## Task statement
Report each line below that carries the word "fetch".

** Opening Recorded information block **

==> config.mk <==
export PLATFORM = sky130hd
export DESIGN_NAME = dma_copy_engine
export DESIGN_NICKNAME = d
export VERILOG_FILES = /design/src/rtl/dma_pkg.sv /design/src/rtl/dma_skid_fifo.sv /design/src/rtl/dma_copy_engine.sv
export SDC_FILE = /design/constraint.sdc
export NUM_CORES = 1
export LEC_CHECK = 0
export CORE_ASPECT_RATIO = 0.6
export CORE_MARGIN = 2
export CORE_UTILIZATION = 57
export CTS_CLUSTER_SIZE = 28
export DETAILED_ROUTE_END_ITERATION = 8
export PLACE_DENSITY = 0.86
export SYNTH_ARGS = -nofsm -noshare
export SYNTH_HDL_FRONTEND = slang
export SYNTH_SLANG_ARGS = --single-unit
==> constraint.sdc <==
create_clock -name clk -period 7.1 [get_ports clk]
set_input_delay 1.42 -clock clk [delete_from_list [all_inputs] [get_ports clk]]
set_output_delay 1.42 -clock clk [all_outputs]
set_load 0.005 [all_outputs]
==> src/rtl/dma_pkg.sv <==
// Shared types and constants for the single-channel DMA copy engine.
package dma_pkg;

  localparam int unsigned SKID_DEPTH = 2;
  localparam int unsigned SKID_CNT_W = $clog2(SKID_DEPTH + 1);

  // FSM encoding kept as plain constants for compatibility with older tools
  typedef logic [1:0] state_e;
  localparam state_e IDLE   = 2'd0;
  localparam state_e RUN    = 2'd1;
  localparam state_e DRAIN  = 2'd2;
  localparam state_e FINISH = 2'd3;

  typedef logic mode_e;
  localparam mode_e MODE_COPY = 1'b0;
  localparam mode_e MODE_FILL = 1'b1;

  typedef logic [1:0] status_e;
  localparam status_e ST_OK      = 2'd0;
  localparam status_e ST_ABORTED = 2'd1;
  localparam status_e ST_LEN_ERR = 2'd2;

endpackage
`config.mk`:
```
export PLATFORM = sky130hd
export DESIGN_NAME = atm_account_server
export DESIGN_NICKNAME = d
export VERILOG_FILES = /design/src/rtl/atm_pkg.sv /design/src/rtl/atm_acct_alu.sv /design/src/rtl/atm_account_server.sv
export SDC_FILE = /design/constraint.sdc
export NUM_CORES = 1
export LEC_CHECK = 0
export CORE_ASPECT_RATIO = 0.6
export CORE_UTILIZATION = 54
export DETAILED_ROUTE_END_ITERATION = 8
export GPL_TIMING_DRIVEN = 0
export PLACE_DENSITY = 0.77
export SLEW_MARGIN = 20
export SYNTH_ARGS = -nofsm -noshare
export SYNTH_HDL_FRONTEND = slang
export SYNTH_SLANG_ARGS = --single-unit
```
`constraint.sdc`:
```
create_clock -name clk -period 5.4 [get_ports clk]
set_clock_uncertainty 0.2 [all_clocks]
set_input_delay 0.81 -clock clk [delete_from_list [all_inputs] [get_ports clk]]
set_output_delay 0.81 -clock clk [all_outputs]
set_load 0.005 [all_outputs]
```
[src/rtl/fcl_seq.sv]
// Address/strobe sequencer for one fully-connected layer: CLR, NUM_IN reads,
// MEM_LAT drain, result write per neuron; pulses the busy-flag set/reset.
//   IDLE wait start | CLR clear acc | MAC issue reads | DRAIN wait for last product
//   WRITE emit neuron sum | DONE end-of-layer pulse
module fcl_seq
    import fcl_pkg::*;
#(
    parameter int NUM_IN  = FCL1_NUM_IN,
    parameter int NUM_OUT = FCL1_NUM_OUT,
    parameter int MEM_LAT = 1,
    parameter int IN_AW   = $clog2(NUM_IN),
    parameter int W_AW    = $clog2(NUM_IN * NUM_OUT),
    parameter int OUT_AW  = (NUM_OUT > 1) ? $clog2(NUM_OUT) : 1
) (
    input  logic              fcl_seq_clk,
    input  logic              fcl_seq_rst,
    input  logic              fcl_seq_en_i,
    input  logic              start_i,
    input  logic              abort_i,
    output logic              rd_en_o,
    output logic [IN_AW-1:0]  in_addr_o,
    output logic [W_AW-1:0]   w_addr_o,
    output logic              acc_clr_o,
    output logic              acc_en_o,
    output logic              out_valid_o,
    output logic [OUT_AW-1:0] out_addr_o,
    output logic              flag_set_o,
    output logic              flag_clr_o,
    output logic              done_o
);

    localparam logic [IN_AW-1:0]  IN_LAST    = IN_AW'(NUM_IN - 1);
    localparam logic [OUT_AW-1:0] OUT_LAST   = OUT_AW'(NUM_OUT - 1);
    localparam logic [2:0]        DRAIN_LAST = 3'(MEM_LAT - 1);

    fcl_seq_state_t    state_q, state_n;
    logic [IN_AW-1:0]  in_cnt_q, in_cnt_n;
    logic [W_AW-1:0]   w_addr_q, w_addr_n;
    logic [OUT_AW-1:0] neuron_q, neuron_n;
    logic [2:0]        drain_q, drain_n;
    logic              abort_hit;
    logic              set_n;

    always_comb begin
        state_n   = state_q;
        in_cnt_n  = in_cnt_q;
        w_addr_n  = w_addr_q;
        neuron_n  = neuron_q;
        drain_n   = drain_q;
        abort_hit = 1'b0;
        set_n     = 1'b0;
        if (state_q != IDLE && abort_i) begin
            abort_hit = 1'b1;
            state_n   = IDLE;
        end else begin
            case (state_q)
                IDLE: begin
                    if (start_i) begin
                        set_n    = 1'b1;
                        in_cnt_n = '0;
                        w_addr_n = '0;
                        neuron_n = '0;
                        drain_n  = '0;
                        state_n  = CLR;
                    end
                end
                CLR: begin
                    drain_n = '0;
                    state_n = MAC;
                end
                MAC: begin
                    w_addr_n = w_addr_q + W_AW'(1);
                    if (in_cnt_q == IN_LAST) begin
                        in_cnt_n = '0;
                        state_n  = DRAIN;
                    end else begin
                        in_cnt_n = in_cnt_q + IN_AW'(1);
                    end
                end
                DRAIN: begin
                    if (drain_q == DRAIN_LAST) begin
                        state_n = WRITE;
                    end else begin
                        drain_n = drain_q + 3'd1;
                    end
                end
                WRITE: begin
                    drain_n = '0;
                    if (neuron_q == OUT_LAST) begin
                        state_n = DONE;
                    end else begin
                        neuron_n = neuron_q + OUT_AW'(1);
                        state_n  = CLR;
                    end
                end
                DONE: begin
                    state_n = IDLE;
                end
                default: begin
                    state_n = IDLE;
                end
            endcase
        end
    end

    // Strobes are registered from the next state; a frozen edge zeroes them
    // while the state and counters keep their value for resumption.
    always_ff @(posedge fcl_seq_clk) begin
        if (fcl_seq_rst) begin
            state_q     <= IDLE;
            in_cnt_q    <= '0;
            w_addr_q    <= '0;
            neuron_q    <= '0;
            drain_q     <= '0;
            rd_en_o     <= 1'b0;
            acc_clr_o   <= 1'b0;
            out_valid_o <= 1'b0;
            flag_set_o  <= 1'b0;
            flag_clr_o  <= 1'b0;
            done_o      <= 1'b0;
        end else if (fcl_seq_en_i) begin
            state_q     <= state_n;
            in_cnt_q    <= in_cnt_n;
            w_addr_q    <= w_addr_n;
            neuron_q    <= neuron_n;
            drain_q     <= drain_n;
            rd_en_o     <= (state_n == MAC);
            acc_clr_o   <= (state_n == CLR);
            out_valid_o <= (state_n == WRITE);
            flag_set_o  <= set_n;
            flag_clr_o  <= (state_n == DONE) || abort_hit;
            done_o      <= (state_n == DONE);
        end else begin
            rd_en_o     <= 1'b0;
            acc_clr_o   <= 1'b0;
            out_valid_o <= 1'b0;
            flag_set_o  <= 1'b0;
            flag_clr_o  <= 1'b0;
            done_o      <= 1'b0;
        end
    end

    assign in_addr_o  = in_cnt_q;
    assign w_addr_o   = w_addr_q;
    assign out_addr_o = neuron_q;

    // Fed from the held state decode so a freeze cannot drop an in-flight read.
    fcl_dly_line #(
        .DEPTH (MEM_LAT)
    ) u_acc_dly (
        .clk   (fcl_seq_clk),
        .rst   (fcl_seq_rst),
        .en    (fcl_seq_en_i),
        .flush (abort_hit && fcl_seq_en_i),
        .d     (state_q == MAC),
        .q     (acc_en_o)
    );

endmodule
==> src/rtl/vga_pkg.sv <==
// Shared definitions for the VGA/host video RAM arbiter: default widths,
// pipeline tag encoding and the arbitration grant type.
package vga_pkg;

    localparam int ADDR_W_DEF        = 13;
    localparam int DATA_W_DEF        = 8;
    localparam int HOST_MAX_WAIT_DEF = 15;

    typedef enum logic [1:0] {
        TAG_NONE = 2'd0,
        TAG_DISP = 2'd1,
        TAG_HOST = 2'd2
    } tag_t;

    typedef enum logic [1:0] {
        GNT_NONE,
        GNT_SKID,
        GNT_DISP,
        GNT_HOST
    } grant_t;

endpackage

==> src/rtl/vga_skid1.sv <==
// One-entry display address buffer: holds a fetch deferred by a forced host
// grant until it can be issued on the following cycle.
module vga_skid1
    import vga_pkg::*;
#(
    parameter int ADDR_W = ADDR_W_DEF
) (
    input  logic              clk50,
    input  logic              reset,
    input  logic              load,
    input  logic              pop,
    input  logic [ADDR_W-1:0] load_addr,
    output logic              occupied,
    output logic [ADDR_W-1:0] addr,
    output logic              overflow
);

    // A load against a full entry is dropped; the caller records it as overrun.
    assign overflow = load & occupied;

    always_ff @(posedge clk50 or posedge reset) begin
        if (reset) begin
            occupied <= 1'b0;
            addr     <= '0;
        end else if (load && !occupied) begin
            occupied <= 1'b1;
            addr     <= load_addr;
        end else if (pop) begin
            occupied <= 1'b0;
        end
    end

endmodule

==> src/rtl/vga_vram_arbiter.sv <==
// Single-port video RAM arbiter: display fetch has priority, the host port is
// forced through after HOST_MAX_WAIT lost cycles, results return after 2 cycles.
module vga_vram_arbiter
    import vga_pkg::*;
#(
    parameter int ADDR_W        = ADDR_W_DEF,
    parameter int DATA_W        = DATA_W_DEF,
    parameter int HOST_MAX_WAIT = HOST_MAX_WAIT_DEF
) (
    input  logic              clk50,
    input  logic              reset,
    input  logic              disp_req,
    input  logic [ADDR_W-1:0] disp_addr,
    output logic              disp_valid,
    output logic [DATA_W-1:0] disp_data,
    output logic              disp_overrun,
    input  logic              host_req,
    input  logic              host_we,
    input  logic [ADDR_W-1:0] host_addr,
    input  logic [DATA_W-1:0] host_wdata,
    output logic              host_ack,
    output logic [DATA_W-1:0] host_rdata,
    output logic              mem_en,
    output logic              mem_we,
    output logic [ADDR_W-1:0] mem_addr,
    output logic [DATA_W-1:0] mem_wdata,
    input  logic [DATA_W-1:0] mem_rdata
);

    localparam int WAIT_W = $clog2(HOST_MAX_WAIT + 2);
    localparam logic [WAIT_W-1:0] WAIT_MAX = WAIT_W'(HOST_MAX_WAIT);

    grant_t            grant;
    tag_t              tag1, tag2;
    logic              host_busy;
    logic [WAIT_W-1:0] wait_cnt;
    logic              host_elig, forced;
    logic              skid_load, skid_occ, skid_overflow;
    logic [ADDR_W-1:0] skid_addr;

    assign host_elig = host_req & ~host_busy;
    assign forced    = host_elig & ~skid_occ & (wait_cnt == WAIT_MAX);

    always_comb begin
        grant = GNT_NONE;
        if (skid_occ)
            grant = GNT_SKID;
        else if (forced)
            grant = GNT_HOST;
        else if (disp_req)
            grant = GNT_DISP;
        else if (host_elig)
            grant = GNT_HOST;
    end

    // Any fetch that cannot issue now is offered to the skid; if it is
    // already holding an entry the offer overflows and the fetch is lost.
    assign skid_load = disp_req & (skid_occ | forced);

    vga_skid1 #(
        .ADDR_W(ADDR_W)
    ) u_skid (
        .clk50    (clk50),
        .reset    (reset),
        .load     (skid_load),
        .pop      (grant == GNT_SKID),
        .load_addr(disp_addr),
        .occupied (skid_occ),
        .addr     (skid_addr),
        .overflow (skid_overflow)
    );

    always_ff @(posedge clk50 or posedge reset) begin
        if (reset) begin
            mem_en       <= 1'b0;
            mem_we       <= 1'b0;
            mem_addr     <= '0;
            mem_wdata    <= '0;
            tag1         <= TAG_NONE;
            tag2         <= TAG_NONE;
            host_busy    <= 1'b0;
            wait_cnt     <= '0;
            disp_overrun <= 1'b0;
        end else begin
            unique case (grant)
                GNT_SKID: begin
                    mem_en   <= 1'b1;
                    mem_we   <= 1'b0;
                    mem_addr <= skid_addr;
                    tag1     <= TAG_DISP;
                end
                GNT_DISP: begin
                    mem_en   <= 1'b1;
                    mem_we   <= 1'b0;
                    mem_addr <= disp_addr;
                    tag1     <= TAG_DISP;
                end
                GNT_HOST: begin
                    mem_en   <= 1'b1;
                    mem_we   <= host_we;
                    mem_addr <= host_addr;
                    if (host_we)
                        mem_wdata <= host_wdata;
                    tag1     <= TAG_HOST;
                end
                default: begin
                    mem_en <= 1'b0;
                    mem_we <= 1'b0;
                    tag1   <= TAG_NONE;
                end
            endcase
            tag2 <= tag1;

            if (grant == GNT_HOST)
                host_busy <= 1'b1;
            else if (tag2 == TAG_HOST)
                host_busy <= 1'b0;

            if (!host_req || grant == GNT_HOST)
                wait_cnt <= '0;
            else if (host_elig && wait_cnt != WAIT_MAX)
                wait_cnt <= wait_cnt + 1'b1;

            if (skid_overflow)
                disp_overrun <= 1'b1;
        end
    end

    assign disp_valid = (tag2 == TAG_DISP);
    assign host_ack   = (tag2 == TAG_HOST);
    assign disp_data  = disp_valid ? mem_rdata : '0;
    assign host_rdata = host_ack   ? mem_rdata : '0;

endmodule

==> config.mk <==
export PLATFORM = sky130hd
export DESIGN_NAME = vga_vram_arbiter
export DESIGN_NICKNAME = d
export VERILOG_FILES = /design/src/rtl/vga_pkg.sv /design/src/rtl/vga_skid1.sv /design/src/rtl/vga_vram_arbiter.sv
export SDC_FILE = /design/constraint.sdc
export NUM_CORES = 1
export LEC_CHECK = 0
export CORE_MARGIN = 2
export CORE_UTILIZATION = 43
export CTS_CLUSTER_DIAMETER = 200
export DETAILED_ROUTE_END_ITERATION = 8
export PLACE_DENSITY = 0.9
export SLEW_MARGIN = 15
export SYNTH_ARGS = -nofsm -noshare
export SYNTH_HDL_FRONTEND = slang
export SYNTH_SLANG_ARGS = --single-unit
==> constraint.sdc <==
create_clock -name clk50 -period 3.4 [get_ports clk50]
set_input_delay 0.34 -clock clk50 [delete_from_list [all_inputs] [get_ports clk50]]
set_output_delay 0.34 -clock clk50 [all_outputs]
set_load 0.02 [all_outputs]
==> qor.yml <==
layout:
  fin_nets: 339
  drive_gt1_frac: 0.126
  final_common_cell: "clkdlybuf4s50_1"
  multiInputGateArea_um2: 963
  fillCellCount: 420
  final_cell_mix: "clkdlybuf4s50_1 (88), dfrtp_1 (48), nor2_1 (19)"
  area_growth_pct: 44.2
  design_area_um2: 3260
  antenna_cells: 0
  layout.cells.non_filler: 355
  seq_area_um2: 1200
placement:
  gp_congestion: 0.798
  dp.final_hpwl_um: 3790
  port-buffer-count: 88
  placedCellCount: 348
  place_area_um2: 3180
grt:
  grt_max_degree: 49
  grt_pass1_wl_um: 8850
  grt_use_met2: 0.324
  antenna_found_initial: 0
  grt.overflow.total: 0
  busiest_layer: "met2"
  grt_pass1_vias: 1884
  grt.met1_usage: 0.244
  grt_use_total: 0.189
  met3_usage: 0.0462
clock_network:
  cts_made_buffers: 5
  clk_pin_slew_ns: 0.08
  cts_tree: "done"
  htree_levels: 2
  root_buffer: "clkbuf_8"
  post_cts_buffers: 0
  ctsResizeCount: 0
  clk_latency_ns: 0.30
  cts_sinks: 48
  clockBufferDepth: 2
  ctsHoldBuffers: 0
worst_setup_path:
  required_ns: 3.59
  r2r-start: "wait_cnt[0]$_DFFE_PP0P_"
  crit_path_end_kind: "flip-flop"
  r2r_setup_slack_ns: 0.35
  crit_fanout: 17
  worstPathArrival_ns: 3.24
  critPathCapture: "wait_cnt[0]$_DFFE_PP0P_"
  path_cells: "ha_1, and3_1, ha_1, nand2b_1, a21oi_1, inv_1, ha_1, nand2b_1, nor2_1, mux2_2"
  slowest_delay_ns: 0.46
  critPathLaunch: "wait_cnt[0]$_DFFE_PP0P_"
  crit_path_frequent_cell: "ha_1"
  path_class: "flip-flop to flip-flop"
  start_kind: "flip-flop"
  cp_slowest_cell: "ha_1"
  r2r-end: "wait_cnt[0]$_DFFE_PP0P_"
  reg2regPathDepth: 10
status:
  status: "completed"
sta:
  finalCritPeriodShare: 0.898
  hold_ws_ns: 0.347
  slew_headroom: 0.354
  fmax_mhz: 327
  fin_crit_ns: 3.05
  hold_viol_final: 0
  final_max_slew_viol_count: 0
  final.setup.tns_ns: 0
  final-setup-viol-count: 0
  rsz0062_at_grt: "no"
  worst_pin_slew_ns: 0.967
  fin_skew_ns: 0.00488
synth:
  ys_seq_area_frac: 0.531
  syn_nets: 252
  synth_area_leaders: "dfrtp_1 (53%), mux2_2 (6.5%), mux2_4 (6.0%), and2_1 (4.4%), a22oi_1 (4.3%)"
  synth_edf_count: 0
  synth_flop_cell: "dfrtp_1"
  async_flop_share: 1.00
  synth_top_area_share: 0.531
  ys_ff_latch: 48
  yosysTopAreaCell: "dfrtp_1"
  synth.distinct_cells: 32
  netlist_instances: 198
  ys_warn_count: 0
  synth_area_um2: 2260
  avgSynthCellArea_um2: 11.4
die:
  rows: 26
  dieArea_um2: 5850
  fp.dieH_um: 76.5
  die_w_um: 76.5
  core_um2: 5070
  ioPinCount: 89
  start_util: 0.446
routing:
  dr_total_vias: 1807
  viasPerCell: 5.09
  routed_wl_um: 5220
  wire_per_inst_um: 14.7
  ant_nets: 0
  initialDrtViolationCount: 105
  remaining_drc_errors: 0
  drtPass1Iterations: 5
power:
  power_mw: 1.83
  leakagePower_nw: 1.45
  pwr_density_cell_nw_per_um2: 561
  peakVddDrop_v: 0.000250
run:
  maxCapViolCount: 0
worst_hold_path:
  hold_class: "flip-flop to flip-flop"
-- Yosys cell counts (all sizes together), types with 2 or more instances --
| cell | count |
|---|---|
| dfrtp | 48 |
| mux2 | 22 |
| nor2 | 19 |
| and2 | 16 |
| nand2 | 14 |
| a22oi | 13 |
| a31oi | 13 |
| inv | 8 |
| clkbuf | 7 |
| ha | 7 |
| nand2b | 4 |
| nor2b | 4 |
| buf | 3 |
| nand3 | 3 |
| o31ai | 3 |
| a21o | 2 |
| or2 | 2 |
-- final cells by class --
class | count | share of cell area
Clock inverter | 1 | 0.00154
Inverter | 9 | 0.0104
Timing Repair Buffer | 90 | 0.275
Multi-Input combinational cell | 131 | 0.296
Clock buffer | 6 | 0.0223
Tap cell | 70 | 0.0269
Sequential cell | 48 | 0.369
-- worst max-delay path: cells and delay by family (launching register included) --
kind / cells / cell delay (ns)
compound gates: 1 / 0.27
fa+ha+maj: 3 / 0.89
buf+inv: 1 / 0.14
flops: 1 / 0.41
simple gates: 4 / 0.87
mux: 1 / 0.37
-- stage by stage --
step                utilization  worst slack [ns]
CTS                       0.642             0.335
detailed placement        0.627             0.379
floorplan                     -             0.779
global route              0.642             0.143
global placement          0.627             0.510
finish                    0.642             0.346
-- per-layer routing --
metal  share of wire  wire (um)
met1            0.43       2270
met2            0.50       2640
met3           0.049        258
met4           0.011         59
met5               0          0
-- registers in the layout, indices dropped and copies added, names as in the netlist --
register,flops
disp_overrun,1
host_busy,1
mem_addr,13
mem_en,1
mem_wdata,8
mem_we,1
tag1,2
tag2,2
u_skid.addr,13
u_skid.occupied,1
wait_cnt,5
-- how the worst min path moves through the flow --
stage                      start                 to  depth (start not counted)
2_1_floorplan  tag1[0]$_DFF_PP0_  tag2[0]$_DFF_PP0_                          0
3_3_place_gp   tag1[1]$_DFF_PP0_  tag2[1]$_DFF_PP0_                          0
3_5_place_dp   tag1[1]$_DFF_PP0_  tag2[1]$_DFF_PP0_                          0
4_1_cts        tag1[1]$_DFF_PP0_  tag2[1]$_DFF_PP0_                          0
5_1_grt        tag1[1]$_DFF_PP0_  tag2[1]$_DFF_PP0_                          0
6_report       tag1[1]$_DFF_PP0_  tag2[1]$_DFF_PP0_                          0
-- logic make-up (layout without fill, tap and decap cells) --
kind of cell | count (synthesis) | count (layout) | share of synthesized area
AO/OA/AOI/OAI | 37 | 37 | 0.115
buffers and inverters | 19 | 106 | 0.0426
multiplexers | 22 | 22 | 0.125
flip-flops | 48 | 48 | 0.531
adder cells (fa/ha/maj) | 7 | 7 | 0.0387
AND/OR/NAND/NOR | 65 | 65 | 0.148
-- power breakdown --
part           internal, mW  switching (mW)
clock network         0.140           0.176
logic                 0.372           0.370
registers             0.694          0.0755
total                  1.21           0.622
(Power assumes the default switching activity.)
<file path="config.mk">
export PLATFORM = sky130hd
export DESIGN_NAME = race_starter
export DESIGN_NICKNAME = d
export VERILOG_FILES = /design/src/rtl/race_starter_pkg.sv /design/src/rtl/race_elapsed_cnt.sv /design/src/rtl/race_starter.sv
export SDC_FILE = /design/constraint.sdc
export NUM_CORES = 1
export LEC_CHECK = 0
export CAP_MARGIN = 20
export CORE_ASPECT_RATIO = 0.5
export CORE_MARGIN = 2
export CORE_UTILIZATION = 38
export DETAILED_ROUTE_END_ITERATION = 6
export PLACE_DENSITY_LB_ADDON = 0.12
export SYNTH_ARGS = -nofsm -noshare
export SYNTH_HDL_FRONTEND = slang
export SYNTH_SLANG_ARGS = --single-unit
export TNS_END_PERCENT = 30
</file>
<file path="constraint.sdc">
create_clock -name clk -period 5.95 [get_ports clk]
set_clock_uncertainty 0.1 [all_clocks]
set_input_delay 1.19 -clock clk [delete_from_list [all_inputs] [get_ports clk]]
set_output_delay 1.19 -clock clk [all_outputs]
set_load 0.05 [all_outputs]
</file>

** Closing Recorded information block **

## Written answer
// One-entry display address buffer: holds a fetch deferred by a forced host
// Single-port video RAM arbiter: display fetch has priority, the host port is
    // Any fetch that cannot issue now is offered to the skid; if it is
    // already holding an entry the offer overflows and the fetch is lost.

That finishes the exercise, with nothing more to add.